The Rocky Mountains have experienced broad-scale increases in temperature during the 20^th century. Both paleoecological and contemporary research suggest that upper treeline ecotones are sensitive to temperature fluctuations, yet questions remain as to how the complex interactions between temperature, precipitation, and spatial patterns of tree establishment act to ultimately facilitate or limit treeline advance. The inherent complexities associated with these interactions portend the likelihood of crossing certain bioclimatic thresholds, particularly when considering that they are operating within the context of global climate change. Moreover, the relative importance of these variables is likely to change according to slope aspect and by spatial scale of analysis. My dissertation research uses a multi-scale approach, ranging from contrasting south- and north-facing slopes at a local scale to a regional scale along a latitudinal gradient in the Rocky Mountains to ascertain the influence of temperature and precipitation on upper treeline dynamics. Specifically, this research addresses whether temperature is the predominant influence on tree establishment at upper treeline and eventual treeline advance, and how this varies by spatial scale in the Rocky Mountains (ca. 35°N–44°N).
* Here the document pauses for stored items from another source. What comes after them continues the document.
[src/rtl/debug_step_ctrl.sv]
// Purpose: turns debounced key pulses into a single-cycle CPU clock-enable (step / run / burst / halt capture).
// Latency: one cycle from a pulse or cpu_halt to the registered cpu_ce and state; step_count trails cpu_ce by one cycle.
// Backpressure: none; lower-priority or ignored pulses are dropped, never queued.
module debug_step_ctrl #(
    parameter int RUN_DIV   = 50000000,
    parameter int DIV_W     = 26,
    parameter int BURST_LEN = 16,
    parameter int CNT_W     = 16
) (
    input  logic             clk,
    input  logic             rst,
    input  logic             step_pulse,
    input  logic             run_pulse,
    input  logic             burst_pulse,
    input  logic             cpu_halt,
    output logic             cpu_ce,
    output logic             running,
    output logic             halted,
    output logic [1:0]       state,
    output logic [CNT_W-1:0] step_count
);

    typedef enum logic [1:0] {
        ST_PAUSE  = 2'd0,
        ST_RUN    = 2'd1,
        ST_BURST  = 2'd2,
        ST_HALTED = 2'd3
    } state_t;

    // burst_left only ever holds BURST_LEN-1 down to 0
    localparam int                BL_W     = (BURST_LEN > 1) ? $clog2(BURST_LEN) : 1;
    localparam logic [DIV_W-1:0]  DIV_LAST = DIV_W'(RUN_DIV - 1);
    localparam logic [BL_W-1:0]   BL_FIRST = BL_W'(BURST_LEN - 1);

    state_t            r_state;
    logic              r_ce;
    logic [DIV_W-1:0]  r_div;
    logic [BL_W-1:0]   r_burst_left;
    logic [CNT_W-1:0]  r_count;

    state_t            w_state_nxt;
    logic              w_ce_nxt;
    logic [DIV_W-1:0]  w_div_nxt;
    logic [BL_W-1:0]   w_bl_nxt;

    // State, enable, divider and burst counter registers
    always_ff @(posedge clk or posedge rst) begin
        if (rst) begin
            r_state      <= ST_PAUSE;
            r_ce         <= 1'b0;
            r_div        <= '0;
            r_burst_left <= '0;
        end else begin
            r_state      <= w_state_nxt;
            r_ce         <= w_ce_nxt;
            r_div        <= w_div_nxt;
            r_burst_left <= w_bl_nxt;
        end
    end

    // Next-state decode; priority is cpu_halt > run > burst > step
    always_comb begin
        w_state_nxt = r_state;
        w_ce_nxt    = 1'b0;
        w_div_nxt   = r_div;
        w_bl_nxt    = r_burst_left;
        if (r_state != ST_HALTED && cpu_halt) begin
            w_state_nxt = ST_HALTED;
            w_div_nxt   = '0;
            w_bl_nxt    = '0;
        end else begin
            case (r_state)
                ST_PAUSE: begin
                    if (run_pulse) begin
                        w_state_nxt = ST_RUN;
                        w_div_nxt   = '0;
                    end else if (burst_pulse) begin
                        w_state_nxt = ST_BURST;
                        w_ce_nxt    = 1'b1;
                        w_bl_nxt    = BL_FIRST;
                    end else if (step_pulse) begin
                        w_ce_nxt    = 1'b1;
                    end
                end
                ST_RUN: begin
                    if (run_pulse) begin
                        w_state_nxt = ST_PAUSE;
                        w_div_nxt   = '0;
                    end else if (r_div == DIV_LAST) begin
                        w_div_nxt   = '0;
                        w_ce_nxt    = 1'b1;
                    end else begin
                        w_div_nxt   = r_div + 1'b1;
                    end
                end
                ST_BURST: begin
                    if (run_pulse) begin
                        w_state_nxt = ST_PAUSE;
                        w_bl_nxt    = '0;
                    end else if (r_burst_left == '0) begin
                        w_state_nxt = ST_PAUSE;
                    end else begin
                        w_ce_nxt    = 1'b1;
                        w_bl_nxt    = r_burst_left - 1'b1;
                    end
                end
                default: begin
                    // HALTED: sticky until reset, enable held low
                end
            endcase
        end
    end

    // Count every issued enable, including one already high when halt is captured
    always_ff @(posedge clk or posedge rst) begin
        if (rst) begin
            r_count <= '0;
        end else if (r_ce) begin
            r_count <= r_count + 1'b1;
        end
    end

    assign cpu_ce     = r_ce;
    assign state      = r_state;
    assign running    = (r_state == ST_RUN) || (r_state == ST_BURST);
    assign halted     = (r_state == ST_HALTED);
    assign step_count = r_count;

endmodule
[config.mk]
export PLATFORM = sky130hd
export DESIGN_NAME = debug_step_ctrl
export DESIGN_NICKNAME = d
export VERILOG_FILES = /design/src/rtl/debug_step_ctrl.sv
export SDC_FILE = /design/constraint.sdc
export NUM_CORES = 1
export LEC_CHECK = 0
export ABC_AREA = 1
export ABC_CLOCK_PERIOD_IN_PS = 1700
export CAP_MARGIN = 20
export CORE_ASPECT_RATIO = 1.4
export CORE_MARGIN = 8
export CORE_UTILIZATION = 52
export DETAILED_ROUTE_END_ITERATION = 6
export PLACE_DENSITY = 0.83
export SYNTH_ARGS = -nofsm -noshare
export SYNTH_HDL_FRONTEND = slang
export SYNTH_SLANG_ARGS = --single-unit
[constraint.sdc]
create_clock -name clk -period 1.7 [get_ports clk]
set_input_delay 0.17 -clock clk [delete_from_list [all_inputs] [get_ports clk]]
set_output_delay 0.17 -clock clk [all_outputs]
set_load 0.005 [all_outputs]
From a regional perspective, widespread tree establishment is occurring at upper treeline, and has almost exclusively been initiated since ca. 1950. Similar region-wide patterns of tree establishment at upper treeline across various environmental gradients suggest the importance of broad scale climate inputs in driving upper treeline ecotonal dynamics. Perhaps most compellingly, random spatial patterns of tree establishment have the only significant correlations with temperature, suggesting that they are more directly influenced by climatic inputs compared to clustered spatial patterns. Clustered spatial patterns initially form in response to harsh abiotic conditions, but then become more dependent on positive feedback interactions with neighboring vegetation rather than changes in abiotic conditions. Thus, the conclusions of this multi-scale research suggest that upper treeline ecotones in the Rocky Mountains are indeed sensitive to climate and temperature appears to be the most influential climatic component driving these changes. However, the relative influence of climate on treeline dynamics can vary considerably depending on slope aspect, spatial pattern of tree establishment, mountain range, and location relative to 40°N.